As Joseph West watched news of the tragic Minneapolis bridge collapse on TV Wednesday night, the first thing that went through his mind was "that [expletive] South Street Bridge."
Engineers may have deemed it safe, but pieces of it have fallen off.
West, an employee at the University of Pennsylvania Medical Center, crosses the deteriorating span connecting Center City to University City every day, as do hundreds of other pedestrians.
As do the motorists who fly over the bridge's narrow lanes and the motorcyclists and students riding their bikes. Wearing a helmet may be conscientious, yet it won't do you much good if the bridge crumbles and flings you into the Schuylkill.
But commuters hardly think about possible catastrophe when crossing the South Street Bridge is as routine as having a bowl of cereal in the morning.
It's only when you see a disaster the magnitude of what happened in Minneapolis that you wonder.
It was the evening rush hour. An eight-lane interstate bridge, a major artery in Minneapolis that was in the midst of repair, breaks into enormous sections and collapses into the Mississippi River, sending scores of commuters and crashing cars into the water.
One day you're going to work, and the next day . . . well, you may not be around to see the next day.
"I've been working for over 30 years, and this [South Street] bridge has been in bad shape for a long time," West says, just as an enormous tractor-trailer rumbles over, obviously ignoring a sign that prohibits trucks over six tons from using the span.
"You feel that swaying?" he asks. "That truck's not even supposed to be crossing this bridge."
West isn't too hopeful that the much-talked-about bridge reconstruction is really going to happen any time soon. He only hopes the span holds up until he retires in a couple of years.
Isn't it odd that, since 9/11, we jump out of our skin whenever we hear of shootings on campuses, of pipes bursting in New York, of bridges collapsing, that we think it might be an act of terrorism? We drive ourselves crazy with worry, knowing in our hearts that the randomness is something we can't control.
Now here we have a structure such as the South Street Bridge, a connector fraught with problems, yet we don't worry about it at all.
Mask of beauty
On a stifling 95-degree day, the bridge may be one of the few places in the city to catch a soothing breeze.
And it's one of the most scenic. Standing on the deck of the span, the Schuylkill on one side, the city's glorious skyline on the other, it's a picture postcard of urban tranquillity.
That is, until you see the cars whizzing by in both directions on the Schuylkill Expressway, which sits, ominously, right below, the highway next to train tracks.
That's when you realize, with dread, what could happen if such a bridge, one that has been closed twice in three years to repair decaying asphalt, disintegrates.
Mara Killen and Rebecca Hancock, nursing students at Penn who live in Center City, try to ease their fear with a little gallows humor.
"One of my friends jokes that she's had a big breakfast - maybe she'll fall through," Hancock says. "There's a nervousness, but [the bridge] is convenient."
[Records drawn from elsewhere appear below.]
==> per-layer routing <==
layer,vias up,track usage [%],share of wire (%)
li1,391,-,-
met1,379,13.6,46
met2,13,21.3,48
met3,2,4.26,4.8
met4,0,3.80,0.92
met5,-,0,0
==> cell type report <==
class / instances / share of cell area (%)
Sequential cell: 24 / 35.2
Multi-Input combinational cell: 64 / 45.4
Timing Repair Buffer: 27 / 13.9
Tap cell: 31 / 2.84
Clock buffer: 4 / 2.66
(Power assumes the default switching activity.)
The truth is, people just want to go about their everyday lives with as little hassle as possible.
"People know it's unsafe," Killen says. "Pieces of it have fallen into the Schuylkill. But it's such a main vein for going back and forth to the hospital. . . . I think it would limit a lot of people."
Both Killen and Hancock say they wouldn't mind if the bridge got closed for an overhaul - they'd find another way to get to work. For them, inconvenience doesn't trump safety.
But it doesn't look like the 84-year-old South Street Bridge, which engineers have deemed structurally deficient but safe, will undergo a reconstruction anytime soon.
Meanwhile, those who use the bridge continue to go back and forth, going about their business on a rotting "structurally deficient but safe" bridge.
Aware that tragedy may or may not strike, they're philosophical.
"Somebody has to be standing on the bridge, or riding their bikes or driving on it," Killen sighs. "The odds are [if the bridge falls] it will be us . . . but it has to be someone."